------ Provided material
$ cat src/rtl/lcd_scanout.sv
// Scans the LCD controller's column memory one page at a time after each
// rendered frame and streams it out as row-major 1-bit pixels.
module lcd_scanout #(
    parameter int WIDTH        = 96,
    parameter int PAGES        = 8,
    parameter int READ_LATENCY = 1
) (
    input  logic       clk,
    input  logic       reset,
    input  logic       clk_ce,
    input  logic       frame_complete,
    output logic [7:0] lcd_read_x,
    output logic [3:0] lcd_read_y,
    input  logic [7:0] lcd_read_column,
    output logic       pix_valid,
    input  logic       pix_ready,
    output logic       pix_data,
    output logic [6:0] pix_x,
    output logic [5:0] pix_y,
    output logic       pix_sof,
    output logic       pix_eol,
    output logic       busy,
    output logic [7:0] dropped
);

    typedef enum logic [1:0] { IDLE, FETCH, EMIT } state_e;

    localparam logic [6:0] LAST_X    = 7'(WIDTH - 1);
    localparam logic [2:0] LAST_PAGE = 3'(PAGES - 1);

    state_e     state_q;
    logic       fc_q;
    logic       pending_q;
    logic       issue_q;
    logic [7:0] dropped_q;
    logic [2:0] page_q;
    logic [2:0] row_q;
    logic [2:0] row_d;
    logic [6:0] col_q;
    logic [6:0] col_d;
    logic [6:0] x_q;
    logic [3:0] rd_y_q;
    logic       row_end;

    logic       pix_valid_q;
    logic       pix_data_q;
    logic       pix_sof_q;
    logic       pix_eol_q;
    logic [6:0] pix_x_q;
    logic [5:0] pix_y_q;

    // pipe_*_q[i] names the address presented i+1 cycles ago; the last stage
    // lines up with the column byte that address produced.
    logic       pipe_v_q [READ_LATENCY];
    logic [6:0] pipe_x_q [READ_LATENCY];
    logic [7:0] line_q   [WIDTH];

    logic       start_req;
    logic       cap_v;
    logic [6:0] cap_x;

    assign start_req = clk_ce && frame_complete && !fc_q;
    assign cap_v     = pipe_v_q[READ_LATENCY-1];
    assign cap_x     = pipe_x_q[READ_LATENCY-1];

    always_comb begin
        col_d   = col_q + 7'd1;
        row_d   = row_q;
        row_end = 1'b0;
        if (col_q == LAST_X) begin
            col_d   = '0;
            row_d   = row_q + 3'd1;
            row_end = (row_q == 3'd7);
        end
    end

    always_ff @(posedge clk) begin
        if (cap_v) begin
            line_q[cap_x] <= lcd_read_column;
        end
    end

    // Handshake: pix_valid rises only with a complete pixel; while it is high
    // every pix_* output stays frozen until an edge sees pix_ready high, and
    // the pixel transfers on exactly that edge.
    always_ff @(posedge clk or negedge reset) begin
        if (!reset) begin
            state_q     <= IDLE;
            fc_q        <= 1'b0;
            pending_q   <= 1'b0;
            issue_q     <= 1'b0;
            dropped_q   <= '0;
            page_q      <= '0;
            row_q       <= '0;
            col_q       <= '0;
            x_q         <= '0;
            rd_y_q      <= '0;
            pix_valid_q <= 1'b0;
            pix_data_q  <= 1'b0;
            pix_sof_q   <= 1'b0;
            pix_eol_q   <= 1'b0;
            pix_x_q     <= '0;
            pix_y_q     <= '0;
            for (int i = 0; i < READ_LATENCY; i++) begin
                pipe_v_q[i] <= 1'b0;
                pipe_x_q[i] <= '0;
            end
        end else begin
            if (clk_ce) begin
                fc_q <= frame_complete;
            end

            pipe_v_q[0] <= (state_q == FETCH) && issue_q;
            pipe_x_q[0] <= x_q;
            for (int i = 1; i < READ_LATENCY; i++) begin
                pipe_v_q[i] <= pipe_v_q[i-1];
                pipe_x_q[i] <= pipe_x_q[i-1];
            end

            if (state_q != IDLE && start_req) begin
                if (!pending_q) begin
                    pending_q <= 1'b1;
                end else if (dropped_q != 8'hFF) begin
                    dropped_q <= dropped_q + 8'd1;
                end
            end

            case (state_q)
                IDLE: begin
                    if (start_req || pending_q) begin
                        // A request arriving while a pending one is consumed re-arms it.
                        pending_q <= pending_q && start_req;
                        state_q   <= FETCH;
                        page_q    <= '0;
                        x_q       <= '0;
                        issue_q   <= 1'b1;
                        rd_y_q    <= '0;
                    end
                end
                FETCH: begin
                    if (issue_q) begin
                        if (x_q == LAST_X) begin
                            issue_q <= 1'b0;
                        end else begin
                            x_q <= x_q + 7'd1;
                        end
                    end
                    if (cap_v && cap_x == LAST_X) begin
                        state_q     <= EMIT;
                        col_q       <= '0;
                        row_q       <= '0;
                        pix_valid_q <= 1'b1;
                        pix_data_q  <= line_q[0][0];
                        pix_x_q     <= '0;
                        pix_y_q     <= {page_q, 3'd0};
                        pix_sof_q   <= (page_q == 3'd0);
                        pix_eol_q   <= (LAST_X == 7'd0);
                    end
                end
                EMIT: begin
                    if (pix_ready) begin
                        col_q <= col_d;
                        row_q <= row_d;
                        if (row_end) begin
                            pix_valid_q <= 1'b0;
                            pix_sof_q   <= 1'b0;
                            pix_eol_q   <= 1'b0;
                            if (page_q == LAST_PAGE) begin
                                state_q <= IDLE;
                            end else begin
                                state_q <= FETCH;
                                page_q  <= page_q + 3'd1;
                                x_q     <= '0;
                                issue_q <= 1'b1;
                                rd_y_q  <= {1'b0, page_q + 3'd1};
                            end
                        end else begin
                            pix_data_q <= line_q[col_d][row_d];
                            pix_x_q    <= col_d;
                            pix_y_q    <= {page_q, row_d};
                            pix_sof_q  <= (page_q == 3'd0) && (row_d == 3'd0) && (col_d == 7'd0);
                            pix_eol_q  <= (col_d == LAST_X);
                        end
                    end
                end
                default: state_q <= IDLE;
            endcase
        end
    end

    assign lcd_read_x = {1'b0, x_q};
    assign lcd_read_y = rd_y_q;
    assign pix_valid  = pix_valid_q;
    assign pix_data   = pix_data_q;
    assign pix_x      = pix_x_q;
    assign pix_y      = pix_y_q;
    assign pix_sof    = pix_sof_q;
    assign pix_eol    = pix_eol_q;
    assign busy       = (state_q != IDLE);
    assign dropped    = dropped_q;

endmodule

$ cat config.mk
export PLATFORM = sky130hd
export DESIGN_NAME = lcd_scanout
export DESIGN_NICKNAME = d
export VERILOG_FILES = /design/src/rtl/lcd_scanout.sv
export SDC_FILE = /design/constraint.sdc
export NUM_CORES = 1
export LEC_CHECK = 0
export ABC_CLOCK_PERIOD_IN_PS = 4200
export BUFFER_PORTS_ARGS = -buffer_cell sky130_fd_sc_hd__buf_2
export CELL_PAD_IN_SITES_DETAIL_PLACEMENT = 1
export CELL_PAD_IN_SITES_GLOBAL_PLACEMENT = 1
export CORE_MARGIN = 1
export CORE_UTILIZATION = 26
export CTS_CLUSTER_DIAMETER = 150
export DETAILED_ROUTE_END_ITERATION = 12
export GPL_TIMING_DRIVEN = 0
export PLACE_DENSITY = 0.43
export SYNTH_ARGS = -nofsm -noshare
export SYNTH_HDL_FRONTEND = slang
export SYNTH_SLANG_ARGS = --single-unit
$ cat constraint.sdc
create_clock -name clk -period 4.2 [get_ports clk]
set_clock_uncertainty 0.1 [all_clocks]
set_input_delay 1.26 -clock clk [delete_from_list [all_inputs] [get_ports clk]]
set_output_delay 1.26 -clock clk [all_outputs]
set_load 0.02 [all_outputs]
==> summary.txt, run 1 <==
Pwr
  – Peak VDD IR: 295.1 uV
  – Clock network power share: 46.3%
  – NetSw: 3.714 mW
  – Combinational share of power: 1.6%
  – Leak: 13.14 nW
  – PD cells: 432.3 nW/um^2
  – Reg power frac: 52.1%
  – P_int: 13.65 mW
  – Sw Share: 21.38%

Global routing
  – Remaining Overflow, GRT: 0
  – Met1 GRT Util: 31.80%
  – Initial antenna violation count: 10
  – Global route hottest layer: met2
  – Met3 Use GR: 3.107%
  – First-pass GRT wire length: 212,400 um
  – GRT met2 Usage: 41.28%
  – Largest net degree at the start of global routing: 81
  – GRT Util Overall: 24.44%
  – Vias in the first global route: 23,170

Setup path
  – Startpoint class of the critical path: register
  – Critical path type: reg2reg
  – CP peak stage delay: 0.54 ns
  – Worst Path Buf+Inv: 6
  – Arr. time, crit path: 4.71 ns
  – CP Max Fanout: 10
  – Slowest CP cell: a2111o_1
  – Crit path capture type: register
  – Critical-path cell list: buf_8, inv_1, ha_1, clkbuf_8, and2_1, buf_6, buf_8, buf_6, nand3_1, nand4_1, nand4_1, nand3_1, a41oi_1, a2111o_1
  – CP required: 4.62 ns
  – Worst path top cell family by delay: buffers and inverters

Yosys
  – Post-Synthesis Cells: 2,446
  – Post-synth EDFFs: 768
  – Mean Syn Cell Area: 13.58 sq um
  – Top cells by area, synth: edfxtp_1 (69%), nand2_1 (6.7%), dfrtp_1 (4.4%)
  – Ys Warns: 0
  – Most common cell in the netlist: edfxtp_1
  – Netlist cell types: 66
  – Top_reg_cell synth: edfxtp_1
  – Post-synth ARST share: 7.022%
  – Synth Register Bits: 826
  – Commonest cells post-synth: edfxtp_1 (768), nand2_1 (591), nand3_1 (178)
  – Sequential fraction of the synthesis area: 73.80%
  – Post-synth top area share: 69.43%
  – Cell area after synthesis: 33,220 sq um
  – Synth area leader: edfxtp_1

Timing
  – Worst slew pin tran: 1.391 ns
  – Pins Over Slew Limit: 0
  – Final Cycle Share: 102.2%
  – Worst setup margin: -0.09045 ns
  – Slew margin rel.: 7.262%
  – Setup TNS: -0.09045 ns
  – Minimum clock period: 4.290 ns
  – Hold Fails Final Rpt: 0
  – Final setup viols: 1
  – FMAX: 0.2331 GHz

Place
  – Port bufs: 48
  – Placer Congestion: 0.9322
  – Dpl hpwl: 105,200 um

Die
  – Rows: 130
  – DIE AREA: 129,200 sq um
  – Placeable Area: 126,200 sq um
  – I/O pins: 51
  – Chip width: 359.4 um
  – Initial Util: 26.32%
  – Die Y: 359.4 um

Clocking
  – CTS Buf Count: 95
  – Clk_lat worst skew: 0.69 ns
  – CTS Root Cell: clkbuf_16
  – Clock Tree Buf Depth: 3
  – CTS tree: built
  – Clk sink count: 826
  – Clk slew on worst S/H paths: 0.06 ns
  – H-tree depth: 3
  – Hold buffer count at cts: 0

Routing
  – DRC violations left: 0
  – DR pass1 iterations: 5
  – Vias per inst: 5.262
  – First DRT Iteration DRCs: 2,474
  – Routed len/inst: 36.83 um
  – DRT antenna net count: 0
  – Vias post-DR: 22,910
  – DRT Wirelength: 160,400 um

Finish
  – Share of layout cells above drive strength 1: 14.95%
  – Layout Nets: 2,655
  – Fillcell total: 13,370
  – Area grow syn2layout: 20.93%
  – Final core utilization: 31.83%

Run
  – # Max-Cap Violations: 0

Hold path
  – Hold Path Class: reg2reg

Outcome
  – Failing checks: setup timing
  – Status: finished with violations
## cells by family after synthesis
kind of cell,Yosys count,share of synthesized area (%)
simple gates,1039,13.45
flops,826,73.80
compound gates,281,5.624
buf+inv,152,2.542
mux,117,3.646
xor+xnor,20,0.5499
fa+ha+maj,10,0.3767
other cells,1,0.01129
## layout make-up
| type | instances | area [sq um] | share of cell area, % |
|---|---|---|---|
| clock inverters | 43 | 340.3 | 0.8472 |
| clock buffers | 125 | 2564 | 6.382 |
| plain buffers | 142 | 1489 | 3.706 |
| flip-flops and latches | 826 | 24520 | 61.03 |
| diodes | 1 | 2.502 | 0.006229 |
| multi-input cells | 1469 | 8388 | 20.88 |
| inverters | 8 | 30.03 | 0.07475 |
| repair buffers | 90 | 778.2 | 1.937 |
| well taps | 1650 | 2064 | 5.139 |
## state kept, by name, indices dropped and copies added, names as in the netlist, 2 cells and up
| register | cells |
|---|---|
| dropped | 8 |
| lcd_read_y | 3 |
| cap_x | 7 |
| x_q | 7 |
| line_q | 768 |
| row_q | 3 |
| state_q | 2 |
| pix_y | 6 |
| col_q | 7 |
| pix_x | 7 |
## cells in the final DEF, fill, tap and decap left out, types with 6 or more instances in the layout
cell       count
nor2b_1       11
nand4_1       61
buf_16        14
clkinv_2       9
buf_6         41
o21ai_0       34
a22oi_1       11
dfrtp_1       56
clkinv_1      25
clkbuf_4      13
a32oi_1       46
nand2b_1       9
buf_4         64
a221oi_1       7
mux2i_1      109
nor4_2         8
clkbuf_16     98
o22ai_1        9
buf_12         6
xnor2_1        8
buf_2         44
and2_1         7
a31oi_1       37
and3_1         8
nor3_1        11
a21oi_1       79
nand2_1      585
clkbuf_8      14
clkbuf_1      44
nor2_1       123
ha_1          10
buf_8         16
inv_1          8
nand3_1      177
nor4_1         8
edfxtp_1     768
## worst paths after layout
| kind | from | to | slack [ns] | cells after the start |
|---|---|---|---|---|
| max | col_q[0] | pix_data | -0.09 | 14 |
| min | x_q[1] | cap_x[1] | 0.37 | 0 |
| max reg2reg | col_q[0] | pix_data | -0.09 | 14 |
| min reg2reg | x_q[1] | cap_x[1] | 0.37 | 0 |
| max in group asynchronous | reset | col_q[1] | 2.89 | 1 |
| min in group asynchronous | reset | pending_q | 0.57 | 1 |
## timing repair
| action | in CTS | in global routing |
|---|---|---|
| gates cloned | 0 | 0 |
| resized for setup | 263 | 42 |
| pin swaps | 16 | 14 |
| buffers inserted | 21 | 9 |
| setup endpoints to repair | 3 | 1 |
## power groups by stage
stage / clock network, mW / logic [mW] / registers [mW]
finish: 8.04 / 0.277 / 9.05
global route: 8.42 / 0.296 / 9.05
CTS: 8.14 / 0.279 / 9.05
detailed placement: 0 / 0.280 / 9.22
global placement: 0 / 0.243 / 9.23
floorplan: 0 / 0.0355 / 9.24
## routing by layer
layer	part of all wire (%)	up-vias
li1	-	9503
met1	42	12340
met2	49	851
met3	5.3	213
met4	3.9	4
met5	0.015	-
## metrics by stage
| step | hold slack, ns | instances | worst slack, ns | cell area [sq um] | power, mW |
|---|---|---|---|---|---|
| floorplan | 0.3713 | 2447 | 0.9701 | 33220 | 9.279 |
| global placement | 0.3578 | 4145 | -2.961 | 35530 | 9.474 |
| detailed placement | 0.3649 | 4157 | -2.827 | 35860 | 9.500 |
| CTS | 0.3765 | 4344 | 0.007960 | 39870 | 17.47 |
| global route | 0.4128 | 4353 | -0.01409 | 40170 | 17.76 |
| finish | 0.3664 | 4354 | -0.09045 | 40170 | 17.37 |
(Power assumes the default switching activity.)
==> run 2, diff against run 1 <==
- ABC_CLOCK_PERIOD_IN_PS: 4200 -> 4450
- CORE_MARGIN: 1 -> 2
- clock period: 4.2 -> 4.45 ns (I/O delays scaled with it)
==> summary.txt, run 2 (synthesis results as in run 1) <==
Outcome
  – Status: finished with violations (unchanged)
  – Failing checks: setup timing (unchanged)

Place
  – Placer Congestion: 0.9023 (was 0.9322)
  – Dpl ws: -2.641 ns (was -2.827 ns)
  – Dpl hpwl: 105,400 um (was 105,200 um)
  – Port bufs: 48 (unchanged)

Setup path
  – FF-to-FF Start: col_q[0] (unchanged)
  – CP Max Fanout: 10 (unchanged)
  – CP required: 4.90 ns (was 4.62 ns)
  – R2R setup slack: -0.005 ns (was -0.09 ns)
  – Arr. time, crit path: 4.91 ns (was 4.71 ns)
  – Crit path capture type: register (unchanged)
  – FF-to-FF path depth: 15 (was 14)
  – Startpoint class of the critical path: register (unchanged)
  – Worst r2r dst: pix_data (unchanged)
  – Critical path type: reg2reg (unchanged)

Die
  – DIE AREA: 130,600 sq um (was 129,200 sq um)
  – I/O pins: 51 (unchanged)
  – Die Y: 361.4 um (was 359.4 um)
  – Placeable Area: 127,200 sq um (was 126,200 sq um)
  – Chip width: 361.4 um (was 359.4 um)
  – Rows: 131 (was 130)
  – Initial Util: 26.12% (was 26.32%)

Hold path
  – Depth of the worst hold-timing path: 0 (unchanged)
  – Hold Path Class: reg2reg (unchanged)
  – Hold_sp: x_q[1] (unchanged)
  – Worst Hold End: cap_x[1] (unchanged)

Clocking
  – H-tree depth: 3 (unchanged)
  – Clk_lat worst skew: 0.67 ns (was 0.69 ns)
  – Clk sink count: 826 (unchanged)
  – CTS tree: built (unchanged)
  – CTS Buf Count: 93 (was 95)
  – Clk slew on worst S/H paths: 0.06 ns (about the same)
  – Hold buffer count at cts: 0 (unchanged)
  – Clock Tree Buf Depth: 3 (unchanged)
  – CTS Root Cell: clkbuf_16 (unchanged)

Global routing
  – Met1 GRT Util: 30.85% (was 31.80%)
  – GRT met2 Usage: 40.63% (was 41.28%)
  – GRT Util Overall: 24.13% (was 24.44%)
  – First-pass GRT wire length: 211,900 um (was 212,400 um)
  – Vias in the first global route: 23,160 (was 23,170)
  – Met3 Use GR: 3.962% (was 3.107%)
  – Global route hottest layer: met2 (unchanged)
  – Initial antenna violation count: 7 (was 10)
  – Remaining Overflow, GRT: 0 (unchanged)
  – Largest net degree at the start of global routing: 81 (unchanged)

Routing
  – DR pass1 iterations: 5 (unchanged)
  – DRC violations left: 0 (unchanged)
  – First DRT Iteration DRCs: 2,345 (was 2,474)
  – DRT Wirelength: 159,400 um (was 160,400 um)
  – Vias post-DR: 22,750 (was 22,910)
  – Routed len/inst: 36.67 um (was 36.83 um)
  – DRT antenna net count: 0 (unchanged)
  – Vias per inst: 5.234 (was 5.262)

Timing
  – Smallest hold slack: 0.3458 ns (was 0.3664 ns)
  – FMAX: 0.2245 GHz (was 0.2331 GHz)
  – Slew margin rel.: 7.816% (was 7.262%)
  – Pins Over Slew Limit: 0 (unchanged)
  – Final Cycle Share: 100.1% (was 102.2%)
  – Worst setup margin: -0.004739 ns (was -0.09045 ns)
  – Worst slew pin tran: 1.383 ns (was 1.391 ns)
  – Minimum clock period: 4.455 ns (was 4.290 ns)
  – Final setup viols: 1 (unchanged)
  – Setup TNS: -0.004739 ns (was -0.09045 ns)
  – Hold Fails Final Rpt: 0 (unchanged)

Finish
  – Share of layout cells above drive strength 1: 14.69% (was 14.95%)
  – Layout Nets: 2,637 (was 2,655)
  – FF/Latch Area: 24,520 sq um (unchanged)
  – Number of flip-flops in the largest register: 768 (unchanged)
  – Commonest cells after routing, fill and taps aside: edfxtp_1 (768), nand2_1 (586), nand3_1 (176) (was edfxtp_1 (768), nand2_1 (585), nand3_1 (177))
  – Area grow syn2layout: 19.55% (was 20.93%)
  – Multi-input logic area: 8270 sq um (was 8388 sq um)
  – Reg with most FFs: line_q (unchanged)
  – Commonest non-fill, non-tap cell in the layout: edfxtp_1 (unchanged)
  – Fillcell total: 13,550 (was 13,370)

Pwr
  – PD cells: 412.1 nW/um^2 (was 432.3 nW/um^2)
  – Leak: 12.96 nW (was 13.14 nW)
  – Peak VDD IR: 271.0 uV (was 295.1 uV)

Run
  – # Max-Cap Violations: 0 (unchanged)
## run 2: through the flow
stage	cells	area (sq um)	power (mW)	utilization (%)
2_1_floorplan	2447	33220	8.758	-
4_1_cts	4345	39510	16.46	31.06
3_5_place_dp	4173	35930	8.967	28.25
5_1_grt	4345	39710	16.75	31.22
6_report	4346	39710	16.36	31.22
3_3_place_gp	4157	35540	8.938	27.94
## run 2: repair_timing
action                                  4_1_cts  5_1_grt
pin swaps                                     8        7
endpoints found under the setup margin        1        1
buffers inserted                              9        0
gates resized for setup                     183       51
## run 2: critical path, stage by stage, from the launching register on
cell       delay (ns)
dfrtp_2          0.48
ha_1             0.22
clkbuf_4         0.21
and2_1           0.18
buf_4            0.17
a21o_1           0.17
buf_6            0.15
buf_12           0.17
buf_12           0.20
mux2i_1          0.15
a221oi_2         0.46
o22ai_2          0.27
a211oi_2         0.50
nor3_2           0.15
a2111oi_1        0.45
a2111o_1         0.27
## run 2: where the power goes
group          total (mW)  internal, mW  switching (mW)
clock network        7.57          4.31            3.25
registers            8.54          8.51          0.0304
logic               0.258        0.0630           0.195
total                16.4          12.9            3.48
## run 2: layout make-up
class / count / area share, %
buffer: 143 / 3.176
inverter: 8 / 0.07561
clock inverter: 38 / 0.8066
clock buffer: 126 / 6.478
antenna: 1 / 0.006301
tap: 1662 / 5.236
sequential: 826 / 61.73
timing repair buffer: 73 / 1.664
multi-input combinational: 1469 / 20.83
## run 2: worst max-delay path by stage
| stage | start | endpoint | slack, ns | cells after the start |
|---|---|---|---|---|
| 4_1_cts | col_q[0] | pix_data | 0.004 | 14 |
| 3_5_place_dp | col_q[0] | pix_data | -2.64 | 12 |
| 5_1_grt | col_q[0] | pix_data | -0.009 | 15 |
| 3_3_place_gp | col_q[0] | pix_data | -2.75 | 13 |
| 2_1_floorplan | col_q[0] | pix_data | 1.22 | 13 |
| 6_report | col_q[0] | pix_data | -0.005 | 15 |
## run 2: metal layers
| metal | share of wire, % | up-vias | wire length (um) |
|---|---|---|---|
| met2 | 48 | 819 | 76580 |
| met1 | 42 | 12220 | 67090 |
| met4 | 4.3 | 2 | 6894 |
| met5 | 0.0056 | - | 9 |
| met3 | 5.5 | 237 | 8799 |
| li1 | - | 9466 | - |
------------
Exactly as written, please transcribe the lines from the start of the records above to the line that holds "parameter int PAGES", both ends included.

$ cat src/rtl/lcd_scanout.sv
// Scans the LCD controller's column memory one page at a time after each
// rendered frame and streams it out as row-major 1-bit pixels.
module lcd_scanout #(
    parameter int WIDTH        = 96,
    parameter int PAGES        = 8,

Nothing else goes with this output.